● **DATA BLOCK**

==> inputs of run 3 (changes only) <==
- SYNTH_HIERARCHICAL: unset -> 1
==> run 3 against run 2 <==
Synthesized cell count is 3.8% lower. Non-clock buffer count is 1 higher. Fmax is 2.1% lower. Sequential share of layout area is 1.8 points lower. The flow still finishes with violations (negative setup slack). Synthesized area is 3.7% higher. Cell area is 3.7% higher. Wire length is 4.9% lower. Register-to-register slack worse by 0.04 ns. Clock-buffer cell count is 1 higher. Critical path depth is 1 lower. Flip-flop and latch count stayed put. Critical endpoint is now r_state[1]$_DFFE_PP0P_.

● **TASK PROMPT**
Your answer should hold exactly the lines from the one containing "run 3 against" to the last line of the data, both included, and no others.

● **THE ANSWER**
==> run 3 against run 2 <==
Synthesized cell count is 3.8% lower. Non-clock buffer count is 1 higher. Fmax is 2.1% lower. Sequential share of layout area is 1.8 points lower. The flow still finishes with violations (negative setup slack). Synthesized area is 3.7% higher. Cell area is 3.7% higher. Wire length is 4.9% lower. Register-to-register slack worse by 0.04 ns. Clock-buffer cell count is 1 higher. Critical path depth is 1 lower. Flip-flop and latch count stayed put. Critical endpoint is now r_state[1]$_DFFE_PP0P_.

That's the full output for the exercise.